Reputation: 109
I generated two scatter plots in the same chart using Python and Bokeh, and added checkboxes to allow separate viewing of scatter plot.
How can I add regression lines for the two scatter plots (with equations) using Bokeh?
output_file("Scatterplot.html")
#scatter plot
S0 = f.circle(A_area, A_price,
fill_alpha=0.3, size=3, color='green')
S1 = f.circle(B_area, B_price,
fill_alpha=0.3, size=3, color='blue')
#widget-checkbox
checkboxes = CheckboxGroup(labels=["A", "B"], active=[0, 1])

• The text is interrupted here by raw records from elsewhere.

**src/rtl/mips_settings.svh**
```systemverilog
`ifndef MIPS_SETTINGS_SVH
`define MIPS_SETTINGS_SVH

// data and address width
`define MIPS_DW 32

// memory depths in words
`define MIPS_IMEM_WORDS 256
`define MIPS_DMEM_WORDS 256

`define MIPS_STEP_W 16 // step counter width

`endif
```
**src/rtl/mips_isa_pkg.sv**
```systemverilog
package mips_isa_pkg;

	//////////////////////////////////////////////////
	// instruction fields

	// opcode, instr[31:26]
	typedef enum logic [5:0] {
		r_type  = 6'h00, // funct selects the op
		op_j    = 6'h02,
		op_beq  = 6'h04,
		op_addi = 6'h08,
		op_lw   = 6'h23,
		op_sw   = 6'h2b
	} opcode_e;

	// funct, instr[5:0], r-type only
	typedef enum logic [5:0] {
		f_add = 6'h20,
		f_sub = 6'h22,
		f_and = 6'h24,
		f_or  = 6'h25,
		f_slt = 6'h2a
	} funct_e;

	//////////////////////////////////////////////////
	// alu control

	// classic 3-bit alu control encoding
	typedef enum logic [2:0] {
		alu_and = 3'b000,
		alu_or  = 3'b001,
		alu_add = 3'b010,
		alu_sub = 3'b110, // also the beq compare
		alu_slt = 3'b111
	} alu_op_e;

endpackage

```
**src/rtl/mips_if.sv**
```systemverilog
`timescale 1ns/10ps
`include "mips_settings.svh"

// decoder <-> datapath
interface core_ctrl_if;
	logic reg_write; // rf write enable
	logic reg_dst; // 1 = rd, 0 = rt
	logic alu_src; // 1 = sign imm
	logic branch;
	logic mem_write;
	logic mem_to_reg; // wb from dmem
	logic jump;
	mips_isa_pkg::alu_op_e alu_op;
	mips_isa_pkg::opcode_e opcode; // back from instr
	mips_isa_pkg::funct_e funct;

	modport control (
		output reg_write, reg_dst, alu_src, branch, mem_write, mem_to_reg, jump, alu_op,
		input opcode, funct
	);
	modport datapath (
		input reg_write, reg_dst, alu_src, branch, mem_write, mem_to_reg, jump, alu_op,
		output opcode, funct
	);
endinterface


```
**src/rtl/mips_control.sv**
```systemverilog
`timescale 1ns/10ps

module mips_control (
	core_ctrl_if.control ctrl
);

	logic [1:0] alu_mode; // 00 add, 01 sub, 1x by funct
	logic funct_ok; // funct is one we support

	//////////////////////////////////////////////////
	// main decoder

	always_comb begin
		// defaults give a no-op
		ctrl.reg_write = 1'b0;
		ctrl.reg_dst = 1'b0;
		ctrl.alu_src = 1'b0;
		ctrl.branch = 1'b0;
		ctrl.mem_write = 1'b0;
		ctrl.mem_to_reg = 1'b0;
		ctrl.jump = 1'b0;
		alu_mode = 2'b00;
		case (ctrl.opcode)
			mips_isa_pkg::r_type: begin
				ctrl.reg_write = funct_ok; // bad funct writes nothing
				ctrl.reg_dst = 1'b1;
				alu_mode = 2'b10;
			end
			mips_isa_pkg::op_lw: begin
				ctrl.reg_write = 1'b1;
				ctrl.alu_src = 1'b1; // base + offset
				ctrl.mem_to_reg = 1'b1;
			end
			mips_isa_pkg::op_sw: begin
				ctrl.alu_src = 1'b1;
				ctrl.mem_write = 1'b1;
			end
			mips_isa_pkg::op_beq: begin
				ctrl.branch = 1'b1;
				alu_mode = 2'b01; // rs - rt, zero flag decides
			end
			mips_isa_pkg::op_addi: begin
				ctrl.reg_write = 1'b1;
				ctrl.alu_src = 1'b1;
			end
			mips_isa_pkg::op_j: ctrl.jump = 1'b1;
			default: ; // unknown opcode, no-op
		endcase
	end

	//////////////////////////////////////////////////
	// alu decoder

	always_comb begin
		funct_ok = 1'b1;
		case (alu_mode)
			2'b00: ctrl.alu_op = mips_isa_pkg::alu_add; // lw sw addi
			2'b01: ctrl.alu_op = mips_isa_pkg::alu_sub; // beq
			default: begin
				case (ctrl.funct)
					mips_isa_pkg::f_add: ctrl.alu_op = mips_isa_pkg::alu_add;
					mips_isa_pkg::f_sub: ctrl.alu_op = mips_isa_pkg::alu_sub;
					mips_isa_pkg::f_and: ctrl.alu_op = mips_isa_pkg::alu_and;
					mips_isa_pkg::f_or: ctrl.alu_op = mips_isa_pkg::alu_or;
					mips_isa_pkg::f_slt: ctrl.alu_op = mips_isa_pkg::alu_slt;
					default: begin
						ctrl.alu_op = mips_isa_pkg::alu_add;
						funct_ok = 1'b0;
					end
				endcase
			end
		endcase
	end

endmodule

```
**src/flat_wrapper.sv**
```systemverilog
// flat-port wrapper written by rule: the top's interface ports become plain ports
module mips_control_flat 
  (ctrl_reg_write, ctrl_reg_dst, ctrl_alu_src, ctrl_branch, ctrl_mem_write, ctrl_mem_to_reg, ctrl_jump, ctrl_alu_op, ctrl_opcode, ctrl_funct);
  core_ctrl_if ctrl_i ();
  output wire logic [$bits(ctrl_i.reg_write)-1:0] ctrl_reg_write;
  output wire logic [$bits(ctrl_i.reg_dst)-1:0] ctrl_reg_dst;
  output wire logic [$bits(ctrl_i.alu_src)-1:0] ctrl_alu_src;
  output wire logic [$bits(ctrl_i.branch)-1:0] ctrl_branch;
  output wire logic [$bits(ctrl_i.mem_write)-1:0] ctrl_mem_write;
  output wire logic [$bits(ctrl_i.mem_to_reg)-1:0] ctrl_mem_to_reg;
  output wire logic [$bits(ctrl_i.jump)-1:0] ctrl_jump;
  output wire logic [$bits(ctrl_i.alu_op)-1:0] ctrl_alu_op;
  input wire logic [$bits(ctrl_i.opcode)-1:0] ctrl_opcode;
  input wire logic [$bits(ctrl_i.funct)-1:0] ctrl_funct;
  assign ctrl_reg_write = ctrl_i.reg_write;
  assign ctrl_reg_dst = ctrl_i.reg_dst;
  assign ctrl_alu_src = ctrl_i.alu_src;
  assign ctrl_branch = ctrl_i.branch;
  assign ctrl_mem_write = ctrl_i.mem_write;
  assign ctrl_mem_to_reg = ctrl_i.mem_to_reg;
  assign ctrl_jump = ctrl_i.jump;
  assign ctrl_alu_op = ctrl_i.alu_op;
  assign ctrl_i.opcode = ctrl_opcode;
  assign ctrl_i.funct = ctrl_funct;
  mips_control u_core (.ctrl(ctrl_i));
endmodule
```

callback = CustomJS(code="""S0.visible = false; // same S0 passed in from args
S1.visible = false;
// cb_obj injected in by the callback
if (cb_obj.active.includes(0)){S0.visible = true;} // 0 index box is S0
if (cb_obj.active.includes(1)){S1.visible = true;}""",
args={'S0': S0, 'S1': S1})
checkboxes.js_on_click(callback)
Upvotes: 1
Views: 7159
Reputation: 41
Bokeh also has a Slope class in their documentation for graphing a regression line like this. All you need is the intercept and slope to do so. Also, I'm using LinearRegression() from scikit-learn, but np.polyfit in Joris' answer obviously would work too.
import numpy as np
from sklearn.linear_model import LinearRegression
from bokeh.models import Slope
from bokeh.plotting import figure, show
from bokeh.io import output_notebook
output_notebook()
# Data
x=np.array([0,1,2,3,4,5,6,7,8])
y=np.array([1,2,3,5,4,6,8,7,9])
# Make and fit a linear regression model
model = LinearRegression().fit(x.reshape(-1, 1), y)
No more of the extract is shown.